[Supplied records — start]
[config.mk]
export PLATFORM = sky130hd
export DESIGN_NAME = led_blink_pattern_controller
export DESIGN_NICKNAME = d
export VERILOG_FILES = /design/src/rtl/core/lbpc_pkg.sv /design/src/rtl/core/lbpc_fifo.sv /design/src/rtl/core/lbpc_front.sv /design/src/rtl/core/lbpc_back.sv /design/src/rtl/core/led_blink_pattern_controller.sv
export SDC_FILE = /design/constraint.sdc
export NUM_CORES = 1
export LEC_CHECK = 0
export ABC_AREA = 1
export BUFFER_PORTS_ARGS = -buffer_cell sky130_fd_sc_hd__buf_4
export CORE_ASPECT_RATIO = 1.4
export CORE_MARGIN = 2
export CORE_UTILIZATION = 63
export CTS_CLUSTER_DIAMETER = 100
export DETAILED_ROUTE_END_ITERATION = 6
export PLACE_DENSITY = 0.82
export RECOVER_POWER = 50
export SETUP_SLACK_MARGIN = 0.2
export SYNTH_ARGS = -nofsm -noshare
export SYNTH_HDL_FRONTEND = slang
export SYNTH_SLANG_ARGS = --single-unit
[constraint.sdc]
create_clock -name clk -period 9.4 [get_ports clk]
set_clock_uncertainty 0.1 [all_clocks]
set_input_delay 0.47 -clock clk [delete_from_list [all_inputs] [get_ports clk]]
set_output_delay 0.47 -clock clk [all_outputs]
set_load 0.01 [all_outputs]
[src/rtl/core/lbpc_pkg.sv]
// shared types and constants for the led blink pattern controller
package lbpc_pkg;

  localparam int TIME_BITS_DEFAULT  = 16;
  localparam int COUNT_BITS_DEFAULT = 16;
  localparam int QUEUE_DEPTH        = 2;

  localparam logic [2:0] OP_TICK       = 3'd0;
  localparam logic [2:0] OP_ON         = 3'd1;
  localparam logic [2:0] OP_OFF        = 3'd2;
  localparam logic [2:0] OP_BLINK_ONCE = 3'd3;
  localparam logic [2:0] OP_BLINK_CONT = 3'd4;

  typedef enum logic [1:0] {
    MODE_OFF  = 2'd0,
    MODE_ON   = 2'd1,
    MODE_ONCE = 2'd2,
    MODE_CONT = 2'd3
  } mode_t;

  typedef enum logic [2:0] {
    CMD_NONE   = 3'd0,
    CMD_TICK   = 3'd1,
    CMD_ON     = 3'd2,
    CMD_OFF    = 3'd3,
    CMD_ONCE   = 3'd4,
    CMD_CONT   = 3'd5,
    CMD_REJECT = 3'd6
  } cmd_kind_t;

  typedef struct packed {
    logic led_level;
    logic rejected;
  } result_t;

endpackage

[src/rtl/core/lbpc_fifo.sv]
// small register queue with push/full and pop/empty sides
module lbpc_fifo #(
  parameter int WIDTH = 8,
  parameter int DEPTH = lbpc_pkg::QUEUE_DEPTH
) (
  input  logic             clk,
  input  logic             rst,
  input  logic             push,
  input  logic [WIDTH-1:0] wdata,
  output logic             full,
  input  logic             pop,
  output logic [WIDTH-1:0] rdata,
  output logic             empty
);

  localparam int PTR_BITS = (DEPTH > 1) ? $clog2(DEPTH) : 1;
  localparam int CNT_BITS = $clog2(DEPTH + 1);

  logic [WIDTH-1:0]    mem [DEPTH];
  logic [PTR_BITS-1:0] wr_ptr;
  logic [PTR_BITS-1:0] rd_ptr;
  logic [CNT_BITS-1:0] count;
  logic                do_push;
  logic                do_pop;

  assign full    = (count == CNT_BITS'(DEPTH));
  assign empty   = (count == '0);
  assign do_push = push && !full;
  assign do_pop  = pop && !empty;
  assign rdata   = mem[rd_ptr];

  always_ff @(posedge clk) begin
    if (do_push) begin
      mem[wr_ptr] <= wdata;
    end
  end

  always_ff @(posedge clk) begin
    if (rst) begin
      wr_ptr <= '0;
      rd_ptr <= '0;
      count  <= '0;
    end else begin
      if (do_push) begin
        wr_ptr <= (wr_ptr == PTR_BITS'(DEPTH - 1)) ? '0 : wr_ptr + PTR_BITS'(1);
      end
      if (do_pop) begin
        rd_ptr <= (rd_ptr == PTR_BITS'(DEPTH - 1)) ? '0 : rd_ptr + PTR_BITS'(1);
      end
      if (do_push && !do_pop) begin
        count <= count + CNT_BITS'(1);
      end else if (do_pop && !do_push) begin
        count <= count - CNT_BITS'(1);
      end
    end
  end

endmodule

[src/rtl/core/lbpc_front.sv]
// front end: decodes and validates each incoming word into a command
module lbpc_front #(
  parameter int TIME_BITS  = lbpc_pkg::TIME_BITS_DEFAULT,
  parameter int COUNT_BITS = lbpc_pkg::COUNT_BITS_DEFAULT,
  parameter int CMD_BITS   = 3 + 3 * TIME_BITS + COUNT_BITS
) (
  input  logic [2:0]          operation,
  input  logic [15:0]         on_time,
  input  logic [15:0]         off_time,
  input  logic [15:0]         blink_total,
  input  logic [15:0]         repeat_gap,
  output logic [CMD_BITS-1:0] cmd
);

  logic [TIME_BITS-1:0]  on_t;
  logic [TIME_BITS-1:0]  off_t;
  logic [TIME_BITS-1:0]  gap_t;
  logic [COUNT_BITS-1:0] cnt;
  logic                  bad_timing;
  lbpc_pkg::cmd_kind_t   kind;

  assign on_t  = TIME_BITS'(on_time);
  assign off_t = TIME_BITS'(off_time);
  assign gap_t = TIME_BITS'(repeat_gap);
  assign cnt   = COUNT_BITS'(blink_total);

  assign bad_timing = (on_t == '0) || ((off_t == '0) && (cnt != '0));

  always_comb begin
    unique case (operation)
      lbpc_pkg::OP_TICK:       kind = lbpc_pkg::CMD_TICK;
      lbpc_pkg::OP_ON:         kind = lbpc_pkg::CMD_ON;
      lbpc_pkg::OP_OFF:        kind = lbpc_pkg::CMD_OFF;
      lbpc_pkg::OP_BLINK_ONCE: kind = bad_timing ? lbpc_pkg::CMD_REJECT : lbpc_pkg::CMD_ONCE;
      lbpc_pkg::OP_BLINK_CONT: kind = bad_timing ? lbpc_pkg::CMD_REJECT : lbpc_pkg::CMD_CONT;
      default:                 kind = lbpc_pkg::CMD_NONE;
    endcase
  end

  assign cmd = {kind, on_t, off_t, cnt, gap_t};

endmodule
[Supplied records — finish]
**Work instructions**: Where a line of the material holds the word "wdata", copy that line.

**Problem solution**:
  input  logic [WIDTH-1:0] wdata,
      mem[wr_ptr] <= wdata;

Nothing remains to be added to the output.